The S&P 500 index fell 2.2% last week as losses logged in the final days of Q3 amid worries about inflation and supply chain issues outweighed a positive start to Q4 on Friday, as data showed August consumer spending rose more than expected.
The S&P 500 posted a 4.8% drop for the month of September, marking its first monthly drop since this January and its largest monthly decline since March 2020, when the pandemic began prompting shutdowns. Still, the index edged up 0.2% in Q3 as gains in the first two months of the quarter helped narrowly outweigh the September slump. It is now up 16% for the year to date.
The week’s decline came as investors exerted caution into the end of the quarter amid concerns about inflation, supply chain disruptions and continued pandemic impacts on economic growth. Adding to the worries, the Federal Reserve’s Federal Open Market Committee indicated last week that it may begin reducing bond buying as soon as November and could start raising rates next year.
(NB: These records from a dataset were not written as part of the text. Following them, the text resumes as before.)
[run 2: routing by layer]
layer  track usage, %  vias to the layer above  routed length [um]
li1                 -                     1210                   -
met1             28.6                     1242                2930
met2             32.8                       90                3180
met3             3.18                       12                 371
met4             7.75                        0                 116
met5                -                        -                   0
Concerns about China’s economy have also weighed on sentiment and added to uncertainty. However, despite rising prices, data released Friday showed consumer spending rose by 0.8% in August, better than expectations for a 0.6% rise and marking a strong improvement from July’s 0.1% slip.
Investors were encouraged by the better-than-expected consumer spending data, especially heading into the holiday shopping season. Nevertheless, the weekly slide was broad, with all but one sector declining. The health care sector had the largest tumble, down 3.5%, followed by a 3.3% drop in technology. Among other hard-hit sectors, consumer staples, consumer discretionary and real estate logged declines of more than 2% each. Energy was the lone sector in the black, up 5.8% for the week.
In economic data next week, the first full week of October and Q4, all eyes will be on employment data for the just-ended month. Private-sector September jobs data will be released Wednesday by ADP, followed by the Labor Department’s weekly jobless claims on Thursday and US nonfarm payrolls and the US unemployment rate for September on Friday.